PROBLEM DETAILS:
The records are to be restated in their entirety, word for word.

*** Opening PROVIDED INFORMATION ***

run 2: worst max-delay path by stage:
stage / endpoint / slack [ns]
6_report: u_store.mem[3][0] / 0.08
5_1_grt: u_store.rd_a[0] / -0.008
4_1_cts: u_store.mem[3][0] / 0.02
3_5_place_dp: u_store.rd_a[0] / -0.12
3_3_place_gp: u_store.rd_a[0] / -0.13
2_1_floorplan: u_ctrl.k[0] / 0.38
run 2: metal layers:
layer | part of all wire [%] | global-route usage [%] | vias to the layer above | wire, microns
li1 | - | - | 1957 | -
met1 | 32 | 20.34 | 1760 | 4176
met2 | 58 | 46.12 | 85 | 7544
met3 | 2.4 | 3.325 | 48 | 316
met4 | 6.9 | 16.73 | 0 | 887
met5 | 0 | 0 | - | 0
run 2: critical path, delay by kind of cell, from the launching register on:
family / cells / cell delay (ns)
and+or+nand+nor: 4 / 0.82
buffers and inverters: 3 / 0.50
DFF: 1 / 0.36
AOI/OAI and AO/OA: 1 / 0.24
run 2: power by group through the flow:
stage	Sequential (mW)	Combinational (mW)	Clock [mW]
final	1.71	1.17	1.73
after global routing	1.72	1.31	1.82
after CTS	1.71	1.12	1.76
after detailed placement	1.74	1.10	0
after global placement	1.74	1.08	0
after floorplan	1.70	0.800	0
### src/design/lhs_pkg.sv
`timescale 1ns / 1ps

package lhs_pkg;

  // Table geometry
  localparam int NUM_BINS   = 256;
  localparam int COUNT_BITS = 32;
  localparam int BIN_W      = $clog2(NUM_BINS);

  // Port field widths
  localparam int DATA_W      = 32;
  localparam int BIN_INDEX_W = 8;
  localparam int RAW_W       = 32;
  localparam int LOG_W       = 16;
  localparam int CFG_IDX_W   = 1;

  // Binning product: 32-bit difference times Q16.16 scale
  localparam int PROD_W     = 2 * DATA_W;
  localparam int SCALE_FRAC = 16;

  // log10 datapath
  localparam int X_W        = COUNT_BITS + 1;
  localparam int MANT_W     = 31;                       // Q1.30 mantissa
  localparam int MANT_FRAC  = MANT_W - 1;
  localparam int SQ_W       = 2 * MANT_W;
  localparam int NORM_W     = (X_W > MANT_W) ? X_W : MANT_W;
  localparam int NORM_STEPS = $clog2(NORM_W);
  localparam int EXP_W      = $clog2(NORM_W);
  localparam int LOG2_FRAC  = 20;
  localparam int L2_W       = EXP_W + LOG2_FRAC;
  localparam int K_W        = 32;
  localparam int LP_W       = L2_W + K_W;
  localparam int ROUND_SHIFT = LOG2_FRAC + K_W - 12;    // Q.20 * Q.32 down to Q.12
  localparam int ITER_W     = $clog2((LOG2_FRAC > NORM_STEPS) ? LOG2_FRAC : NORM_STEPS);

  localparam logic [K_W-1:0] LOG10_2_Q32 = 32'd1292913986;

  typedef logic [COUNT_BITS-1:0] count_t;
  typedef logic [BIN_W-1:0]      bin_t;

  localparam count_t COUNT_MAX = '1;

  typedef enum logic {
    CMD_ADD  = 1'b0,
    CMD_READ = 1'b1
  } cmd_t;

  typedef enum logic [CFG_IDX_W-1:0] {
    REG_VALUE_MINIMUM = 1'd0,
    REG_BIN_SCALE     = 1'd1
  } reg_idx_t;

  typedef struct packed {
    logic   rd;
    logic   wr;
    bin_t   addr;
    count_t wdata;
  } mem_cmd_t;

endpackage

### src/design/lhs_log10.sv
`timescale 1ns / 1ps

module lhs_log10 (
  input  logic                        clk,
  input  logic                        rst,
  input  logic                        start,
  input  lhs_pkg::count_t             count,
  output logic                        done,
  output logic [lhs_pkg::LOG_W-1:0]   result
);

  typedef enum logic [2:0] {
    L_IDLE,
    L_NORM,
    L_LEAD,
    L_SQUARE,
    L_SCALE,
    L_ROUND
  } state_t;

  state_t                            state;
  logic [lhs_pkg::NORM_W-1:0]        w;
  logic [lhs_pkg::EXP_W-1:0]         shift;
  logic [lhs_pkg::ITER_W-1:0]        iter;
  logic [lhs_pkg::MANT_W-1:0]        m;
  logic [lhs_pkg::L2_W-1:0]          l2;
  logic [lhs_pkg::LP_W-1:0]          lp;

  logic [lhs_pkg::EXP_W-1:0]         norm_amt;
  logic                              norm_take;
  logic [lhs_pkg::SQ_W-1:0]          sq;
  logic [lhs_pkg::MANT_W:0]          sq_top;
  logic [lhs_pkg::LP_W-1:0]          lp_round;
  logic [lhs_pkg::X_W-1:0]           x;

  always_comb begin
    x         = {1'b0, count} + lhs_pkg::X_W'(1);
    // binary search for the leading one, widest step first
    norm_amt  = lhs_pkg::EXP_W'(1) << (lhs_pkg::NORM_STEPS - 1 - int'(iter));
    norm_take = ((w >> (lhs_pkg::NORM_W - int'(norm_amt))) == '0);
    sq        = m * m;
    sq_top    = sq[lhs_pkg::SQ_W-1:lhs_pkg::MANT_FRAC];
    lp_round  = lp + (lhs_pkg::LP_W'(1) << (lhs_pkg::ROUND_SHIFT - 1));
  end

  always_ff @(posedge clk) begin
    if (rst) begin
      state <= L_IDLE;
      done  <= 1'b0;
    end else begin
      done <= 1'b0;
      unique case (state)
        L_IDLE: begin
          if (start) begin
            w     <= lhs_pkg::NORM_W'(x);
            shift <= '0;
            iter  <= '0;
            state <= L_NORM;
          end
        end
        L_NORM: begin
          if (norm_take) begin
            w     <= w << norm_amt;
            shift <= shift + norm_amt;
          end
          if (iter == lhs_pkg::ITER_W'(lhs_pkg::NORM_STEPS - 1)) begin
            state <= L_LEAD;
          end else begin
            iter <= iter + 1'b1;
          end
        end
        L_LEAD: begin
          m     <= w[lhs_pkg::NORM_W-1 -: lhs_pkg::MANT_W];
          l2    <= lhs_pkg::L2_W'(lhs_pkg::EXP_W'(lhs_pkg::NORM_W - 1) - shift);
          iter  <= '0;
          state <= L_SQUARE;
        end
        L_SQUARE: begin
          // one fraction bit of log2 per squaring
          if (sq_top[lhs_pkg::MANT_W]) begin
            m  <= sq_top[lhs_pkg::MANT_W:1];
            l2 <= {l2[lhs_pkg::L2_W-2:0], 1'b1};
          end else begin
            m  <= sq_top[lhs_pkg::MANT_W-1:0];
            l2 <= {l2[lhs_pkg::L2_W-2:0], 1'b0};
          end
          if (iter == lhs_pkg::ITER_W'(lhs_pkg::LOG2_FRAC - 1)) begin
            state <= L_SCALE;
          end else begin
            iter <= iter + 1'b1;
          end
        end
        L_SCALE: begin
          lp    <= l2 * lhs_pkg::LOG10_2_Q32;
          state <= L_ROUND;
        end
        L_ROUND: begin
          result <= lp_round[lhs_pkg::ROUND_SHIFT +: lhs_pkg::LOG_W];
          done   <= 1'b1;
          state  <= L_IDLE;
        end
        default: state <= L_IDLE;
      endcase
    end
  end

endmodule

*** Closing PROVIDED INFORMATION ***

TASK ANSWER:
run 2: worst max-delay path by stage:
stage / endpoint / slack [ns]
6_report: u_store.mem[3][0] / 0.08
5_1_grt: u_store.rd_a[0] / -0.008
4_1_cts: u_store.mem[3][0] / 0.02
3_5_place_dp: u_store.rd_a[0] / -0.12
3_3_place_gp: u_store.rd_a[0] / -0.13
2_1_floorplan: u_ctrl.k[0] / 0.38
run 2: metal layers:
layer | part of all wire [%] | global-route usage [%] | vias to the layer above | wire, microns
li1 | - | - | 1957 | -
met1 | 32 | 20.34 | 1760 | 4176
met2 | 58 | 46.12 | 85 | 7544
met3 | 2.4 | 3.325 | 48 | 316
met4 | 6.9 | 16.73 | 0 | 887
met5 | 0 | 0 | - | 0
run 2: critical path, delay by kind of cell, from the launching register on:
family / cells / cell delay (ns)
and+or+nand+nor: 4 / 0.82
buffers and inverters: 3 / 0.50
DFF: 1 / 0.36
AOI/OAI and AO/OA: 1 / 0.24
run 2: power by group through the flow:
stage	Sequential (mW)	Combinational (mW)	Clock [mW]
final	1.71	1.17	1.73
after global routing	1.72	1.31	1.82
after CTS	1.71	1.12	1.76
after detailed placement	1.74	1.10	0
after global placement	1.74	1.08	0
after floorplan	1.70	0.800	0
### src/design/lhs_pkg.sv
`timescale 1ns / 1ps

package lhs_pkg;

  // Table geometry
  localparam int NUM_BINS   = 256;
  localparam int COUNT_BITS = 32;
  localparam int BIN_W      = $clog2(NUM_BINS);

  // Port field widths
  localparam int DATA_W      = 32;
  localparam int BIN_INDEX_W = 8;
  localparam int RAW_W       = 32;
  localparam int LOG_W       = 16;
  localparam int CFG_IDX_W   = 1;

  // Binning product: 32-bit difference times Q16.16 scale
  localparam int PROD_W     = 2 * DATA_W;
  localparam int SCALE_FRAC = 16;

  // log10 datapath
  localparam int X_W        = COUNT_BITS + 1;
  localparam int MANT_W     = 31;                       // Q1.30 mantissa
  localparam int MANT_FRAC  = MANT_W - 1;
  localparam int SQ_W       = 2 * MANT_W;
  localparam int NORM_W     = (X_W > MANT_W) ? X_W : MANT_W;
  localparam int NORM_STEPS = $clog2(NORM_W);
  localparam int EXP_W      = $clog2(NORM_W);
  localparam int LOG2_FRAC  = 20;
  localparam int L2_W       = EXP_W + LOG2_FRAC;
  localparam int K_W        = 32;
  localparam int LP_W       = L2_W + K_W;
  localparam int ROUND_SHIFT = LOG2_FRAC + K_W - 12;    // Q.20 * Q.32 down to Q.12
  localparam int ITER_W     = $clog2((LOG2_FRAC > NORM_STEPS) ? LOG2_FRAC : NORM_STEPS);

  localparam logic [K_W-1:0] LOG10_2_Q32 = 32'd1292913986;

  typedef logic [COUNT_BITS-1:0] count_t;
  typedef logic [BIN_W-1:0]      bin_t;

  localparam count_t COUNT_MAX = '1;

  typedef enum logic {
    CMD_ADD  = 1'b0,
    CMD_READ = 1'b1
  } cmd_t;

  typedef enum logic [CFG_IDX_W-1:0] {
    REG_VALUE_MINIMUM = 1'd0,
    REG_BIN_SCALE     = 1'd1
  } reg_idx_t;

  typedef struct packed {
    logic   rd;
    logic   wr;
    bin_t   addr;
    count_t wdata;
  } mem_cmd_t;

endpackage

### src/design/lhs_log10.sv
`timescale 1ns / 1ps

module lhs_log10 (
  input  logic                        clk,
  input  logic                        rst,
  input  logic                        start,
  input  lhs_pkg::count_t             count,
  output logic                        done,
  output logic [lhs_pkg::LOG_W-1:0]   result
);

  typedef enum logic [2:0] {
    L_IDLE,
    L_NORM,
    L_LEAD,
    L_SQUARE,
    L_SCALE,
    L_ROUND
  } state_t;

  state_t                            state;
  logic [lhs_pkg::NORM_W-1:0]        w;
  logic [lhs_pkg::EXP_W-1:0]         shift;
  logic [lhs_pkg::ITER_W-1:0]        iter;
  logic [lhs_pkg::MANT_W-1:0]        m;
  logic [lhs_pkg::L2_W-1:0]          l2;
  logic [lhs_pkg::LP_W-1:0]          lp;

  logic [lhs_pkg::EXP_W-1:0]         norm_amt;
  logic                              norm_take;
  logic [lhs_pkg::SQ_W-1:0]          sq;
  logic [lhs_pkg::MANT_W:0]          sq_top;
  logic [lhs_pkg::LP_W-1:0]          lp_round;
  logic [lhs_pkg::X_W-1:0]           x;

  always_comb begin
    x         = {1'b0, count} + lhs_pkg::X_W'(1);
    // binary search for the leading one, widest step first
    norm_amt  = lhs_pkg::EXP_W'(1) << (lhs_pkg::NORM_STEPS - 1 - int'(iter));
    norm_take = ((w >> (lhs_pkg::NORM_W - int'(norm_amt))) == '0);
    sq        = m * m;
    sq_top    = sq[lhs_pkg::SQ_W-1:lhs_pkg::MANT_FRAC];
    lp_round  = lp + (lhs_pkg::LP_W'(1) << (lhs_pkg::ROUND_SHIFT - 1));
  end

  always_ff @(posedge clk) begin
    if (rst) begin
      state <= L_IDLE;
      done  <= 1'b0;
    end else begin
      done <= 1'b0;
      unique case (state)
        L_IDLE: begin
          if (start) begin
            w     <= lhs_pkg::NORM_W'(x);
            shift <= '0;
            iter  <= '0;
            state <= L_NORM;
          end
        end
        L_NORM: begin
          if (norm_take) begin
            w     <= w << norm_amt;
            shift <= shift + norm_amt;
          end
          if (iter == lhs_pkg::ITER_W'(lhs_pkg::NORM_STEPS - 1)) begin
            state <= L_LEAD;
          end else begin
            iter <= iter + 1'b1;
          end
        end
        L_LEAD: begin
          m     <= w[lhs_pkg::NORM_W-1 -: lhs_pkg::MANT_W];
          l2    <= lhs_pkg::L2_W'(lhs_pkg::EXP_W'(lhs_pkg::NORM_W - 1) - shift);
          iter  <= '0;
          state <= L_SQUARE;
        end
        L_SQUARE: begin
          // one fraction bit of log2 per squaring
          if (sq_top[lhs_pkg::MANT_W]) begin
            m  <= sq_top[lhs_pkg::MANT_W:1];
            l2 <= {l2[lhs_pkg::L2_W-2:0], 1'b1};
          end else begin
            m  <= sq_top[lhs_pkg::MANT_W-1:0];
            l2 <= {l2[lhs_pkg::L2_W-2:0], 1'b0};
          end
          if (iter == lhs_pkg::ITER_W'(lhs_pkg::LOG2_FRAC - 1)) begin
            state <= L_SCALE;
          end else begin
            iter <= iter + 1'b1;
          end
        end
        L_SCALE: begin
          lp    <= l2 * lhs_pkg::LOG10_2_Q32;
          state <= L_ROUND;
        end
        L_ROUND: begin
          result <= lp_round[lhs_pkg::ROUND_SHIFT +: lhs_pkg::LOG_W];
          done   <= 1'b1;
          state  <= L_IDLE;
        end
        default: state <= L_IDLE;
      endcase
    end
  end

endmodule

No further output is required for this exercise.